Mientras en Argentina el desastre económico y el oportuno fiasco de las Malvinas obligó a los militares a soltar el poder como quien pretende escapar a las consecuencias de su propia incapacidad, produciendo una rápida restauración de la democracia; mientras en Brasil un proceso guiado con mucha mayor previsión desde años atrás por el Ejército procede a un restablecimiento calculado de los modos democráticos; mientras en Bolivia el repetido vaivén de los ciclos políticos nacionales le da la vez a una dificil experiencia democrática, los militares uruguayos, ni vencidos en el campo de batalla como los argentinos, ni previsores con remordimientos como los brasileños, ni aquejados de la debilidad y división de los bolivianos, impulsan su proceso político aspirando tanto a la impunidad de sus fechorías como al mantenimiento de una posición, de poder privilegiada que les convierta en protectores de la democracia una vez ésta restablecida. Más de lo que pretende el dictador chileno Pinochet con su juego político groseramente restringido y de liberalización tan dudosa como lejana, pero bastante menos que lo conseguido por la reivindicación popular en cualquiera de los casos anteriores.
Los militares uruguayos, presionados por la nueva actitud de Washington, consciente del bajo rendimiento político del cinturón de dictaduras que en su día alentaron en América Latina, enterados al fin de que sus capacidades no parecen hechas para combatir el desastre económico y privados de ese cómodo colchón autoritario que tenían por el norte y por el sur, han decidido salir del atolladero que es la dictadura militar sin la resignación argentina ni la calculada audacia de los brasileños. Un día detienen a Wilson Ferreira Aldunate a su regreso al país -mucho más peligroso fuera de Uruguay que en casa-, otro día restablecen los derechos políticos de las formaciones de la oposicíón manteniendo insostenibles proscripciones como la del general Líber Seregni, un tercero liberan al hijo de Ferreira como quien quiere soltar lastre y no sabe muy bien cómo, y por último conciben la inefable idea de expulsar a Adolfo Suárez, en misión de apoyo jurídico para la liberación de Wilson Ferreira.
Cualquiera puede predecir que, celebradas las elecciones de noviembre con un mínimo de representatividad democrática, la marcha hacia un régimen de libertades plenas será imparable y que únicamente una nueva asonada frustraría ese desenlace que el Ejército uruguayo quiere todavía difuminar.

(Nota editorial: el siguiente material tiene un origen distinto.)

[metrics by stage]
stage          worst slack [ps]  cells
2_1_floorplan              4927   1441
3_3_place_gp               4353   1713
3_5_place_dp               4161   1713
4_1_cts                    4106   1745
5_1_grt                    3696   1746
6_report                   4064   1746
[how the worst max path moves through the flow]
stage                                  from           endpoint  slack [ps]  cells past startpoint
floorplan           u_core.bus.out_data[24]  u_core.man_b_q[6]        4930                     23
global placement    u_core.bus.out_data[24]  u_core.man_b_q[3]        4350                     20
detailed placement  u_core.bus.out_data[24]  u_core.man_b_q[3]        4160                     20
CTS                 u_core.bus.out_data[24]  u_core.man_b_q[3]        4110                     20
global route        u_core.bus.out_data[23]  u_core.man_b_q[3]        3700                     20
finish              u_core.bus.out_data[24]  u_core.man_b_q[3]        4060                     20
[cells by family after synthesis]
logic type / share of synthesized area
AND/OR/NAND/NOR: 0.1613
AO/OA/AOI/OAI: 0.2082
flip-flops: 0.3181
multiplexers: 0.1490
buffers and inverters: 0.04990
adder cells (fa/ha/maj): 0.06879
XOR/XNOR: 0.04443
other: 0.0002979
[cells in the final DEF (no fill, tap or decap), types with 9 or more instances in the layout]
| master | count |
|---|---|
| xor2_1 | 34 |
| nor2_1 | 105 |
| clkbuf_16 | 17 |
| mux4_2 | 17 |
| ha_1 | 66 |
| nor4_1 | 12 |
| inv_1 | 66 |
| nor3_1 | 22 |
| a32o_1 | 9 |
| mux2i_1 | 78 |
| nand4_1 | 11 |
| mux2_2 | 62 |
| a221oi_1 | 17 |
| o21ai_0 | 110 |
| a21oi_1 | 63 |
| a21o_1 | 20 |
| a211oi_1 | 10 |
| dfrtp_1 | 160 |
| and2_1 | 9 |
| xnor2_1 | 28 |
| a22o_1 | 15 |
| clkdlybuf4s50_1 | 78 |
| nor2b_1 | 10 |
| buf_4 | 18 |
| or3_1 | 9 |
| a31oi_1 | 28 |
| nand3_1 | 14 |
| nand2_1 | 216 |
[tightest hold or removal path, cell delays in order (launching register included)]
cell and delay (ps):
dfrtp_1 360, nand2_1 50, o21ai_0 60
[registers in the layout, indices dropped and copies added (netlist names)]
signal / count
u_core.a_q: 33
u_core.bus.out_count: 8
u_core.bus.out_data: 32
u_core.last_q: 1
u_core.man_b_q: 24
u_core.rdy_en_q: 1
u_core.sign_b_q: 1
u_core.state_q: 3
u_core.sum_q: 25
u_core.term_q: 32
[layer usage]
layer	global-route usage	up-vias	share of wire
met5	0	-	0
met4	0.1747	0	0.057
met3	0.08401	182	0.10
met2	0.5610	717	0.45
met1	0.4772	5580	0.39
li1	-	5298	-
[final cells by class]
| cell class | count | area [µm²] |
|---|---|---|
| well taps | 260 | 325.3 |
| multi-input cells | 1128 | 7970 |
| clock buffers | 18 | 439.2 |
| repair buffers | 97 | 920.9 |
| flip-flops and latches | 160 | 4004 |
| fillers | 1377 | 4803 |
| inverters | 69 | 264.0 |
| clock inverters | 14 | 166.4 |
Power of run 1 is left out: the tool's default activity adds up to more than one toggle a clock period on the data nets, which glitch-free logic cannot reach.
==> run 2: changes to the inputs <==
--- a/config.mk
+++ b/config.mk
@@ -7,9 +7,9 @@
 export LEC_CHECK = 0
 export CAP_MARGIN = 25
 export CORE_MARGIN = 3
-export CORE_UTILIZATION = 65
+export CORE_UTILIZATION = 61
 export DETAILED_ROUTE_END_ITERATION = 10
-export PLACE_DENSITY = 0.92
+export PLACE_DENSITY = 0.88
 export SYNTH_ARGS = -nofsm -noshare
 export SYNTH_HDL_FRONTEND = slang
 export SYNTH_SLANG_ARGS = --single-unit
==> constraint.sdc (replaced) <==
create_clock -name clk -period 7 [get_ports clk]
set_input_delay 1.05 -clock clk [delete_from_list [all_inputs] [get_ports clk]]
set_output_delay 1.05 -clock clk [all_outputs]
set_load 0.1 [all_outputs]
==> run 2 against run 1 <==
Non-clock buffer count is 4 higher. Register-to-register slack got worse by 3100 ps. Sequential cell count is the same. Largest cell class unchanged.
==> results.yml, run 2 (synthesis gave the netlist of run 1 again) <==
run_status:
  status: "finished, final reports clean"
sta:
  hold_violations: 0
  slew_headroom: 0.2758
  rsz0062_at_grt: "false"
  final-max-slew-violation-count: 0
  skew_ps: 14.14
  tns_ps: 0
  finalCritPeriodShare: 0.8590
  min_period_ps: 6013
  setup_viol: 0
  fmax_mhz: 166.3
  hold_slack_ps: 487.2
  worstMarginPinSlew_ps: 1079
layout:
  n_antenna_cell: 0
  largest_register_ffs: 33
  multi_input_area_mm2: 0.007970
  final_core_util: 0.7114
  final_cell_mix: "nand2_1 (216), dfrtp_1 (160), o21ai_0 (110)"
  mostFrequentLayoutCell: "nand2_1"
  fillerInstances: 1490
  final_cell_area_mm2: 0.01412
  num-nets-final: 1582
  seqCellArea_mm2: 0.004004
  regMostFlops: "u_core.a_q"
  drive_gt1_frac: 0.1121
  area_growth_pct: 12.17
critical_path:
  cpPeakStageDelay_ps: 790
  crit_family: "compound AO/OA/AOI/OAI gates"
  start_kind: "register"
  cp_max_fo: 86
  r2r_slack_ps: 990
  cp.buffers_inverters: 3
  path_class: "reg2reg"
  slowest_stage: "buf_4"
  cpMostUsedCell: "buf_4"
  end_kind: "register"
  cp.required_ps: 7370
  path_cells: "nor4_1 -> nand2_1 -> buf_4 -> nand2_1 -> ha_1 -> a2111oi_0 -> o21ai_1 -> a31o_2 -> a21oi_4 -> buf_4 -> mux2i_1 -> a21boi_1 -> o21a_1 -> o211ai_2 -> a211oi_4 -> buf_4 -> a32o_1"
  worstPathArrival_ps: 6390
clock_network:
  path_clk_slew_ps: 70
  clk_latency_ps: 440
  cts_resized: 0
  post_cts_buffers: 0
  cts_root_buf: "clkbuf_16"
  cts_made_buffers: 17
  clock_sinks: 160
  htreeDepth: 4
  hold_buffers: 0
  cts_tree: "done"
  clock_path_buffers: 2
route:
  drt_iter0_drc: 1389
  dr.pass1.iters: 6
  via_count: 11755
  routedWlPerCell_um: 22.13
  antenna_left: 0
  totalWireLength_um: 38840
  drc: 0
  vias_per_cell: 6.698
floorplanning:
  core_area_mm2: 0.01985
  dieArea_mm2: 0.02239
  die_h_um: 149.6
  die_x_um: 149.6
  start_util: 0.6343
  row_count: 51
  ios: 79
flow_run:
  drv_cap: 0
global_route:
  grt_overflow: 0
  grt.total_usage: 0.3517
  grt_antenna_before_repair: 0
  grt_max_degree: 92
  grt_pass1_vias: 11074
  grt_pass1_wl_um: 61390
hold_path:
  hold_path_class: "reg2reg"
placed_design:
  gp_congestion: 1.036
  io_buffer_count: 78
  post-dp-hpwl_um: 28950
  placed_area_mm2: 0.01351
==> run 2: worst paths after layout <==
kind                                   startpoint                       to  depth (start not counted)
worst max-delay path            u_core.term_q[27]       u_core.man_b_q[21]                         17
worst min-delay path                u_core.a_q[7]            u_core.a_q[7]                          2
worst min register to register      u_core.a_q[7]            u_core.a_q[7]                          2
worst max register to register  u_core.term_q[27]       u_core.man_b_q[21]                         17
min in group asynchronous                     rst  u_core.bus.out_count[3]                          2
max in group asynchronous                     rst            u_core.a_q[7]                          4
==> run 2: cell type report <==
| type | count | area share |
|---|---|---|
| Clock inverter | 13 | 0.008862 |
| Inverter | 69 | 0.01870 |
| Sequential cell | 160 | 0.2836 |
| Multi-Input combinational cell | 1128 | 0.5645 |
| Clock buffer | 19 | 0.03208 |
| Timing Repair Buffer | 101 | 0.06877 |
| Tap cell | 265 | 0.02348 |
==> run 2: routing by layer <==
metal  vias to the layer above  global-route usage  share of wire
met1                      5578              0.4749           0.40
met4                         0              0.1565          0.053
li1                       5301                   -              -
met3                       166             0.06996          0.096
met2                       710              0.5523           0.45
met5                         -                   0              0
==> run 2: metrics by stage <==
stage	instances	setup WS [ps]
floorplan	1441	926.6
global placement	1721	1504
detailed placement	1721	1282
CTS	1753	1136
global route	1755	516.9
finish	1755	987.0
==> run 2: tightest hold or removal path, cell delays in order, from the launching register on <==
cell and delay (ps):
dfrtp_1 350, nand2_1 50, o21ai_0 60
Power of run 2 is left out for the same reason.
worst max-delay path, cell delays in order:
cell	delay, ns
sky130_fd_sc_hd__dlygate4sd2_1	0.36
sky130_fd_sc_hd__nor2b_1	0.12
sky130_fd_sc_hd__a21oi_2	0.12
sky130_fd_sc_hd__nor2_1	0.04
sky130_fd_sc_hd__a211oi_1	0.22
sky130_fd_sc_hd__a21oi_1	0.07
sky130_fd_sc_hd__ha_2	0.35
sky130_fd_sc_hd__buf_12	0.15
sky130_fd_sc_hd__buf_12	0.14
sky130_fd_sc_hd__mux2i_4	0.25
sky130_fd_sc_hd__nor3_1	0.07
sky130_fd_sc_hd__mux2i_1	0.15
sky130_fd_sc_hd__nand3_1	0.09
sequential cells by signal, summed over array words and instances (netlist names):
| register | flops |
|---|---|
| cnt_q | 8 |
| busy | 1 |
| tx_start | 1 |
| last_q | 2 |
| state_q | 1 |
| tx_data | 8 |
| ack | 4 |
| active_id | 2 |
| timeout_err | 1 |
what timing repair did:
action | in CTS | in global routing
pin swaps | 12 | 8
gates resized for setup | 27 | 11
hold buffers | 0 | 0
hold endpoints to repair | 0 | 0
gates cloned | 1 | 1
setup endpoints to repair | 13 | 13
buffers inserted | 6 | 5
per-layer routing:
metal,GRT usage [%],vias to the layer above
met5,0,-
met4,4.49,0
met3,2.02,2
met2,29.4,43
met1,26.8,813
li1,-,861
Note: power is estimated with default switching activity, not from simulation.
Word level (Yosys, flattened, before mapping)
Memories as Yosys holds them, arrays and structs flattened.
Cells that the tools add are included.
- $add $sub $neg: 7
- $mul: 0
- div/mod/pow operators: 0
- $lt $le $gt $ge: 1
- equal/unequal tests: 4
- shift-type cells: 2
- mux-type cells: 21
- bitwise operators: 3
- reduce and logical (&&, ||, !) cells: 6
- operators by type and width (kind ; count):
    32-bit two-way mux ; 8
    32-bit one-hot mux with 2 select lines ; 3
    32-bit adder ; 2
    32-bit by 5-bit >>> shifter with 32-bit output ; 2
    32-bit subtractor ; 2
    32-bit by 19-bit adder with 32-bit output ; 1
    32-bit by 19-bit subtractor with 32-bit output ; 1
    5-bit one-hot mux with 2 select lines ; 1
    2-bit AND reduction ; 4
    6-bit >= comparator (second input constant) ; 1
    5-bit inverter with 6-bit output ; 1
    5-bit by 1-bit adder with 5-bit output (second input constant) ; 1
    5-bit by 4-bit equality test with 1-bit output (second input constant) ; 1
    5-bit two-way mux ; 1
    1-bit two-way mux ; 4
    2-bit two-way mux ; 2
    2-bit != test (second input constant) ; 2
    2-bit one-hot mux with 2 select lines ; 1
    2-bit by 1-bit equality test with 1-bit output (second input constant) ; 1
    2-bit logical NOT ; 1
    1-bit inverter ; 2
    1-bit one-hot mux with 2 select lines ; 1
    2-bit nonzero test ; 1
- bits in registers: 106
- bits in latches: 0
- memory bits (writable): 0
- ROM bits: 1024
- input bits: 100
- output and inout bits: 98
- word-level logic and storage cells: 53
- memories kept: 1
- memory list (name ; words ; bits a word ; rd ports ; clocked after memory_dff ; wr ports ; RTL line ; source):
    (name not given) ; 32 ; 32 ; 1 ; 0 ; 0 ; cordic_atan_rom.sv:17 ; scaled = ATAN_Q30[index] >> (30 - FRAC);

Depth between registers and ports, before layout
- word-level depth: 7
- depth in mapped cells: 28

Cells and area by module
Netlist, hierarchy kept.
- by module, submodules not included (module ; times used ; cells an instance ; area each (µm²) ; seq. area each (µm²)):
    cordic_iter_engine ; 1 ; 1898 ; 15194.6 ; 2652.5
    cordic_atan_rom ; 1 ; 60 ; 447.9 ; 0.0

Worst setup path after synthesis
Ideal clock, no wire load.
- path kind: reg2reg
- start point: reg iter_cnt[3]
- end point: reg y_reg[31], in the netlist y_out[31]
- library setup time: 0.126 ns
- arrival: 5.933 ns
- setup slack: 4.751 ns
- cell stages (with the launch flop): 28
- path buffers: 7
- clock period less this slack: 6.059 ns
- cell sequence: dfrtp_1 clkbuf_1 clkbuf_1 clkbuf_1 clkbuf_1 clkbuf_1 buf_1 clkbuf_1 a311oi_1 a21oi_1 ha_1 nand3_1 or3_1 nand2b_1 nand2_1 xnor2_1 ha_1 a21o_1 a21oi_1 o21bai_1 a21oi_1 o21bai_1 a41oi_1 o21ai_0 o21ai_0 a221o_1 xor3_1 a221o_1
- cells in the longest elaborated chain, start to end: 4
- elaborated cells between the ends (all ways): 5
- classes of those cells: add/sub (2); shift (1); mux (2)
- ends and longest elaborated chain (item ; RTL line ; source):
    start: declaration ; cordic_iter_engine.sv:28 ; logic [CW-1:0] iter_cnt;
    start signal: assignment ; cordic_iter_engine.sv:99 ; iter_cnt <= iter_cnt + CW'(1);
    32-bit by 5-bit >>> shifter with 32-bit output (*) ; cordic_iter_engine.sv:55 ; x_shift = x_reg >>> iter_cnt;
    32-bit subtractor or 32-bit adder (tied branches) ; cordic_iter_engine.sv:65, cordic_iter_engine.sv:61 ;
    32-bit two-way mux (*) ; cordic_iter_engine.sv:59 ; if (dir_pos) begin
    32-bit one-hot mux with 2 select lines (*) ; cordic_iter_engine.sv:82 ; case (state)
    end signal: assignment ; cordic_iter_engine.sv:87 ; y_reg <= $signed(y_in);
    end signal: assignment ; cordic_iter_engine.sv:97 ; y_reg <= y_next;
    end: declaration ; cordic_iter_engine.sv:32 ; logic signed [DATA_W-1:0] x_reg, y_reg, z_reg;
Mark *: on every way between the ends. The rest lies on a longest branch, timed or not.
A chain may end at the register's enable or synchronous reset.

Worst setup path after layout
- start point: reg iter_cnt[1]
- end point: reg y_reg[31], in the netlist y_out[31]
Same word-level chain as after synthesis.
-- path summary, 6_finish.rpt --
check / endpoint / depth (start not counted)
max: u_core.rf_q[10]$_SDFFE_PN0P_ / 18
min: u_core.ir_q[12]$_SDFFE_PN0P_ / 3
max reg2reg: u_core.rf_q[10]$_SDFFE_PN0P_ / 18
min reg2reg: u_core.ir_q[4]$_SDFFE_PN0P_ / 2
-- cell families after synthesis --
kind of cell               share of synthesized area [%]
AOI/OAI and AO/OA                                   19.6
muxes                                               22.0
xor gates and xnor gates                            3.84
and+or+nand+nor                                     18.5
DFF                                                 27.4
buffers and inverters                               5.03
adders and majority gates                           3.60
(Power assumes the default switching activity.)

De otro lado, la apropiada torpeza de sus anfitriones ha prestado al ex presidente Suárez un nuevo aliento político, revelancia que su figura no ha perdido nada en América Latina del justo prestigio adquirido por su conducción de la transición española, con su punto culminante en la jornada del 23-F. Mientras en España su figura puede parecer a muchos la de un importante jubilado del poder, su capacidad para hacer las Américas y regresar con un éxito político como el de su expulsión de un régimen dictatorial debería, quizá, hacer reflexionar sobre la pugnacidad del personaje y su capacidad para preservarse un lugar en el punto de mira político de todos los españoles.